Exercise prompt:
Please state how many lines below include the word "total"; the reply should be the number only.

Dataset entries:
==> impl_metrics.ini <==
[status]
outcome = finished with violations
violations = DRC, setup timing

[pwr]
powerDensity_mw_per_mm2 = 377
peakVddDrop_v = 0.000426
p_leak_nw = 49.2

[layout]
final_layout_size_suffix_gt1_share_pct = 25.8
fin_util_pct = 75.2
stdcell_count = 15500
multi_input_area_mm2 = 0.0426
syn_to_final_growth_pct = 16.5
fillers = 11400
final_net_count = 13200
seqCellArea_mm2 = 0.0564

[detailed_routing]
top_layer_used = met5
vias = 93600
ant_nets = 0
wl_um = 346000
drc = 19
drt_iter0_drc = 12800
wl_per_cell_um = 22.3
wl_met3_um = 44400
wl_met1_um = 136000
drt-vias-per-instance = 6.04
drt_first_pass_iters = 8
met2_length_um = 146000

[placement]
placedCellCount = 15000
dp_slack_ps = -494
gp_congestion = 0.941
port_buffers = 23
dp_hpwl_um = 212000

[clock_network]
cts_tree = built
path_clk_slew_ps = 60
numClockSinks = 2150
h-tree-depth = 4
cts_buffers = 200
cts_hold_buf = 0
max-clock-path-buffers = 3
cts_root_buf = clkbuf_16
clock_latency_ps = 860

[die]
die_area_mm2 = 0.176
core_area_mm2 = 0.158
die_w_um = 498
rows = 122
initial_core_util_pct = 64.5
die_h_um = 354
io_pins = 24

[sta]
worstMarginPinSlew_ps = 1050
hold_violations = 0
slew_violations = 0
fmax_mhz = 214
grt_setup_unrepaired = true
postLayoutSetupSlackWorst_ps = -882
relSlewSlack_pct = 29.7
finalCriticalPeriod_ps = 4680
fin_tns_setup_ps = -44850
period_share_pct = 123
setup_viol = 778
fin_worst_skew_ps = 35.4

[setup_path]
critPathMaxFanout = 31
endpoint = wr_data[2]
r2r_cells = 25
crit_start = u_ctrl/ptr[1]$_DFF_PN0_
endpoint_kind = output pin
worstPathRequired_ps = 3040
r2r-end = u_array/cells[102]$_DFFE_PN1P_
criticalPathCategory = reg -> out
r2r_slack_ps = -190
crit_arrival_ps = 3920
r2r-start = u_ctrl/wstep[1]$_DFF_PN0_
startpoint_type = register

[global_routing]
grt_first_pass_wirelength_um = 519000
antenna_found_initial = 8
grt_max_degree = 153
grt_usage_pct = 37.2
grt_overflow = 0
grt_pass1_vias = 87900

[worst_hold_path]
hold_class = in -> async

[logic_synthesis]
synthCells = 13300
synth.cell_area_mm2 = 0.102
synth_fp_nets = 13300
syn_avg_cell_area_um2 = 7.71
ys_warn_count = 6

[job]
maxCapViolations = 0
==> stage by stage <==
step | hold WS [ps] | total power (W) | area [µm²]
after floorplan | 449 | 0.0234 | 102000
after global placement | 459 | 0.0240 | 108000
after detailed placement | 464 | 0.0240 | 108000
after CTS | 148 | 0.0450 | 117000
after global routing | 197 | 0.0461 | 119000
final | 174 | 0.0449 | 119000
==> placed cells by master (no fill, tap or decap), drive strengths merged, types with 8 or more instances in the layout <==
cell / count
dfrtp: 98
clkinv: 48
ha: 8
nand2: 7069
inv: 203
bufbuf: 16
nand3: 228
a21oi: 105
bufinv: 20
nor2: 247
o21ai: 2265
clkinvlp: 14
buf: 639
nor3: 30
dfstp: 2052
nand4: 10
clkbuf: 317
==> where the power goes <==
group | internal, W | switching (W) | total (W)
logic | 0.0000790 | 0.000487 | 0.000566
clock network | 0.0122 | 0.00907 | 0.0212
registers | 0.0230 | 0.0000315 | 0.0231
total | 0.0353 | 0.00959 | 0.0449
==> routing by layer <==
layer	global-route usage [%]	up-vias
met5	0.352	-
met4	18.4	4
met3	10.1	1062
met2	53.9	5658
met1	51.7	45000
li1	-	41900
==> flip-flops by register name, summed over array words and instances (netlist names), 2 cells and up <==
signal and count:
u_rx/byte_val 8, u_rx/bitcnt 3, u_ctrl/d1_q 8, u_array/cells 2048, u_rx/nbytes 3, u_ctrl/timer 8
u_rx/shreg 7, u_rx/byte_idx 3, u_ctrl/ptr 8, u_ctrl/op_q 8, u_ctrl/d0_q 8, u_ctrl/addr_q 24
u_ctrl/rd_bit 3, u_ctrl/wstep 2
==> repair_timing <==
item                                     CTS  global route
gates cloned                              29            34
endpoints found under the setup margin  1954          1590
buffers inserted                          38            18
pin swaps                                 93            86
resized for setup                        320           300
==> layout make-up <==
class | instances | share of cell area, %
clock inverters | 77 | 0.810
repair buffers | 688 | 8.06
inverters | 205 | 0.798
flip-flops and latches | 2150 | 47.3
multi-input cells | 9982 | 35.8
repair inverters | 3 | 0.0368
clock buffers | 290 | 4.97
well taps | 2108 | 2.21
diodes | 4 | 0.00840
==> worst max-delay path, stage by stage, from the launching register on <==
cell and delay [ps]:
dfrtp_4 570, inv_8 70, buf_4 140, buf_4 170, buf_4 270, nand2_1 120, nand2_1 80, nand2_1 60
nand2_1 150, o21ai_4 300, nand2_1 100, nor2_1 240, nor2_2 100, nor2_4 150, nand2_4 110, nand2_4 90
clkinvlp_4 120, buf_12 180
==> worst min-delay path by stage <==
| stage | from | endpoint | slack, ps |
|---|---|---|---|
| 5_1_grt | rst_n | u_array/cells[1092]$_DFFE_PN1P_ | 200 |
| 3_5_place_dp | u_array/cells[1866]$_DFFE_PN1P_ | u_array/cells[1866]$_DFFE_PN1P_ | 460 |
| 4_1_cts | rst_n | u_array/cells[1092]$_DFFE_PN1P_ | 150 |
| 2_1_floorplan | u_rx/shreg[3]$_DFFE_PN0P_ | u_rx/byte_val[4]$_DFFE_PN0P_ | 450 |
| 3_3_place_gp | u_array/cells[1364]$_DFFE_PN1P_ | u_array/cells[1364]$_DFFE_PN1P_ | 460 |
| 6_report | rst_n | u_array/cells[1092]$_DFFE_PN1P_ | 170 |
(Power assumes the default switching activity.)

--

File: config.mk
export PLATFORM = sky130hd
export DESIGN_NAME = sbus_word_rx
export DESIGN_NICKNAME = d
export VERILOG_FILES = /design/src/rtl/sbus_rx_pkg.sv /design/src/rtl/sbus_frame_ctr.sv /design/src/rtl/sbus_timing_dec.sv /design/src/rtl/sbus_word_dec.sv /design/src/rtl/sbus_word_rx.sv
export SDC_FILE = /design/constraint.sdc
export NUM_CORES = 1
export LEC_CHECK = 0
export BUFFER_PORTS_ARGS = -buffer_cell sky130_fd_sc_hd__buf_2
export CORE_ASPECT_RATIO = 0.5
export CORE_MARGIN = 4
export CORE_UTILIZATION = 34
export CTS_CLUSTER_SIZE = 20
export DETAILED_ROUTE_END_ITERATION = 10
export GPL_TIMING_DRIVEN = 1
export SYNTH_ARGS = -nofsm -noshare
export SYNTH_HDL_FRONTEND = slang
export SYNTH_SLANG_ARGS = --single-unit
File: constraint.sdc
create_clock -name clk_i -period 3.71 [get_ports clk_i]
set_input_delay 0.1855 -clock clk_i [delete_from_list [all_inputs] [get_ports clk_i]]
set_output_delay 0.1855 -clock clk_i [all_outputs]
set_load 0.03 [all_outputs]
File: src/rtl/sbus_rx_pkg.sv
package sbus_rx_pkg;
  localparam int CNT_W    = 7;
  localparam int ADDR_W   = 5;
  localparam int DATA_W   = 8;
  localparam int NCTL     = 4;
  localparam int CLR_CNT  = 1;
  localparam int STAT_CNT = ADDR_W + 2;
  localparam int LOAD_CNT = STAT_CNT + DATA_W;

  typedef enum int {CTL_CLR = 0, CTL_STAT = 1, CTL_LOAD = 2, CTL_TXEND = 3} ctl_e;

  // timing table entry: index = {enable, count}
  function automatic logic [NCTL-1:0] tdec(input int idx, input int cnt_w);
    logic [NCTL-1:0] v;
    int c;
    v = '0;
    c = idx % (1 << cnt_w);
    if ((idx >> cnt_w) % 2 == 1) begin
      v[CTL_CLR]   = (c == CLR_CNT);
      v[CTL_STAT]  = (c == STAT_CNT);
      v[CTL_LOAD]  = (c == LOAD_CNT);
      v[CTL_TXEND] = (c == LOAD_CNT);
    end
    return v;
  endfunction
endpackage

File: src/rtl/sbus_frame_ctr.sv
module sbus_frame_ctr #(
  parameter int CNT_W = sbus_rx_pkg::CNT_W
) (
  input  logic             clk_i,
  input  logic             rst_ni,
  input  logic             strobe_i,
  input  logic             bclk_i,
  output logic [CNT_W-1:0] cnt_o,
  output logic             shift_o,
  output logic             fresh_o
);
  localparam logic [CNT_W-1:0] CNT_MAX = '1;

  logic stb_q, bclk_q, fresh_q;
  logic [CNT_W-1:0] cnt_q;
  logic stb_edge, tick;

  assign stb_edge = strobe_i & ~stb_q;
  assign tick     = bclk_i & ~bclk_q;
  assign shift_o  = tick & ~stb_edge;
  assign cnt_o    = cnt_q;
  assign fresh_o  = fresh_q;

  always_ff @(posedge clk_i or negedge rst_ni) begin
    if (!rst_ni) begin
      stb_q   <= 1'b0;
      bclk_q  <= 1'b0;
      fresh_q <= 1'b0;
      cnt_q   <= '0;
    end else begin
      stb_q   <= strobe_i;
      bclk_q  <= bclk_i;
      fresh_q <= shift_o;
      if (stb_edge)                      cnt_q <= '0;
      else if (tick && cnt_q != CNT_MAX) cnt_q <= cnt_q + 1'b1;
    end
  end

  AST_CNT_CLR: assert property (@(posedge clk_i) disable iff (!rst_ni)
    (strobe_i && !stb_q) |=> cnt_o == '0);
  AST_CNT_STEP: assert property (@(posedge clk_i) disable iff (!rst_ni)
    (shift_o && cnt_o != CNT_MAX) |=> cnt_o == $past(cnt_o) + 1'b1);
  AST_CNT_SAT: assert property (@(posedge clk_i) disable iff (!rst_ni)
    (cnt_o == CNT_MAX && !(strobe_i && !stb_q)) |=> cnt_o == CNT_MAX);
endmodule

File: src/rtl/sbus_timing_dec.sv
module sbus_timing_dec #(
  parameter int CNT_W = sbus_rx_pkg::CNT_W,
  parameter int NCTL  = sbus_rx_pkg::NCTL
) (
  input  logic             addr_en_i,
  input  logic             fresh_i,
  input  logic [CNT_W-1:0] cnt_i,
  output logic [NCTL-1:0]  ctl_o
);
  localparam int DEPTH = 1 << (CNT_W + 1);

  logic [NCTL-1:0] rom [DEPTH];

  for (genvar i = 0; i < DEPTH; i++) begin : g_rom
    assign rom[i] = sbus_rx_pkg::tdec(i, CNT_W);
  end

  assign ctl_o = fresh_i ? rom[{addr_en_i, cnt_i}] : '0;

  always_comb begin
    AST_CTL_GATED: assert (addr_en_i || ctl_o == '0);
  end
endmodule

* * *

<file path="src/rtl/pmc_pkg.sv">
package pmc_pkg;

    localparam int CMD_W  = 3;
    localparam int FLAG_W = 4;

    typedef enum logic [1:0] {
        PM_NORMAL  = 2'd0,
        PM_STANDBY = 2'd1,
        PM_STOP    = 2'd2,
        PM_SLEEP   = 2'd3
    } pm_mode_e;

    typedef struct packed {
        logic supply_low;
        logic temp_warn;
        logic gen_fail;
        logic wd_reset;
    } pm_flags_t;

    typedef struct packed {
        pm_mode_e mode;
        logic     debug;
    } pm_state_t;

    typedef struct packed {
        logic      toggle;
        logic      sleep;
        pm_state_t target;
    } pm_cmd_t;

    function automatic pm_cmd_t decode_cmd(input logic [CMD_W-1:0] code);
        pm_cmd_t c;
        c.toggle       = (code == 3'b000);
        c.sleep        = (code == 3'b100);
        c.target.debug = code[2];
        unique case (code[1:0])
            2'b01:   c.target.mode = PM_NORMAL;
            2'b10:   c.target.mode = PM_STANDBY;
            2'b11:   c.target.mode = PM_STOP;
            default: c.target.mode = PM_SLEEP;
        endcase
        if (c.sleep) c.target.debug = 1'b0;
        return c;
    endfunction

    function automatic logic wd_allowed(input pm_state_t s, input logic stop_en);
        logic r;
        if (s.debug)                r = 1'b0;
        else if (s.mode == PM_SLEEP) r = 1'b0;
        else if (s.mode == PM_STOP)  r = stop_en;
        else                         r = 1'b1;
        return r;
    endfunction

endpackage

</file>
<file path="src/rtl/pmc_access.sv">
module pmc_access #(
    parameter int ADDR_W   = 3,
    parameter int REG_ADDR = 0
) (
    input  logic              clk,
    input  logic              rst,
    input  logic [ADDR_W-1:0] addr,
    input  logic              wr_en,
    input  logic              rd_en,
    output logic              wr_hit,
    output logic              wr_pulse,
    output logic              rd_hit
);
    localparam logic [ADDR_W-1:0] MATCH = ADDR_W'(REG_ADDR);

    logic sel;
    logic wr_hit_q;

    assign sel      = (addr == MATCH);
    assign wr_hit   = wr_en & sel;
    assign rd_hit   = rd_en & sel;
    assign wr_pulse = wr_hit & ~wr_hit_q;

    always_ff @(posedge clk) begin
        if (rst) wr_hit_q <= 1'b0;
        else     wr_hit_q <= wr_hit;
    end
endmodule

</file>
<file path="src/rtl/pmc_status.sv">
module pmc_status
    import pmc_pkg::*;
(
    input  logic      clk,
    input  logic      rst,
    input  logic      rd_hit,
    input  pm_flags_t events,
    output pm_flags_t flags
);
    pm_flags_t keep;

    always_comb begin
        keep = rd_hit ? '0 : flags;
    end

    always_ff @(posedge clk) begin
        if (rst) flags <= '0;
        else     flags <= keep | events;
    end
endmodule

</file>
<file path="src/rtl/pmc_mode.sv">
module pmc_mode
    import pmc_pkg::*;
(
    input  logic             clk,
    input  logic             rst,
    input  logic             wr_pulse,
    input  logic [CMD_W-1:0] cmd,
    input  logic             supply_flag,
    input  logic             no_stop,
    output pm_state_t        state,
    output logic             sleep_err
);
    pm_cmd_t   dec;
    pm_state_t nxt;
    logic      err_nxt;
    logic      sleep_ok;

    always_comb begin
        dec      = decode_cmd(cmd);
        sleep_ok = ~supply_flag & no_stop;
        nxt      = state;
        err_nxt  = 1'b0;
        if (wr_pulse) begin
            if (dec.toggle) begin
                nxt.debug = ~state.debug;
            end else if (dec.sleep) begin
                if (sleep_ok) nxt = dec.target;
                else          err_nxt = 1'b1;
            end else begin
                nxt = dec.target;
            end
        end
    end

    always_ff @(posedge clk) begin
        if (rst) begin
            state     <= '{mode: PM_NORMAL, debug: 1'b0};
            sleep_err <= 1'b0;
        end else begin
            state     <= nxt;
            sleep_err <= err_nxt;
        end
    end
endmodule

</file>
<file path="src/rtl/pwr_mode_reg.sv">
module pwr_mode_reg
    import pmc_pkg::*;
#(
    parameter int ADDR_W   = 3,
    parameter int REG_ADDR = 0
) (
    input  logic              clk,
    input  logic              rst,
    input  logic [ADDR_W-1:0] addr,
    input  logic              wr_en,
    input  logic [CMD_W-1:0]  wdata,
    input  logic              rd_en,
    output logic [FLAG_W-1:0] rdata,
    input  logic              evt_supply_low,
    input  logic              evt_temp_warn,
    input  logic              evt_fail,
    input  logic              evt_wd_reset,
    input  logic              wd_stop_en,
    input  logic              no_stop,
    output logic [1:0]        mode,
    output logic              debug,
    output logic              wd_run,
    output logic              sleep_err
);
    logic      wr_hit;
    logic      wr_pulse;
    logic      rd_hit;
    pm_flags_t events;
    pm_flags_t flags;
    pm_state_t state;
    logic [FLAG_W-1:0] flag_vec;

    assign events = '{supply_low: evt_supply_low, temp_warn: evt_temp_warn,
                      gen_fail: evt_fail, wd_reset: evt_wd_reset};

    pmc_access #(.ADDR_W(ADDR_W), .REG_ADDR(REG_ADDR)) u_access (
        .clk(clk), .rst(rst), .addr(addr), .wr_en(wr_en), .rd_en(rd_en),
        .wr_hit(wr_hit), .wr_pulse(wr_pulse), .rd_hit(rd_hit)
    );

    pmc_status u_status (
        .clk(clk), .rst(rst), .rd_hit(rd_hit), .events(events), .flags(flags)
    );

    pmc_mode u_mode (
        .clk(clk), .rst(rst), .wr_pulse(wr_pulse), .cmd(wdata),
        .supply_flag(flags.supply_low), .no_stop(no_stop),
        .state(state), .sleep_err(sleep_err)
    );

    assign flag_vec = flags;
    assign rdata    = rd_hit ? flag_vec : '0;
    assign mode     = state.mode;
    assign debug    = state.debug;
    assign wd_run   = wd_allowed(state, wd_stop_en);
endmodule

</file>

Written answer:
3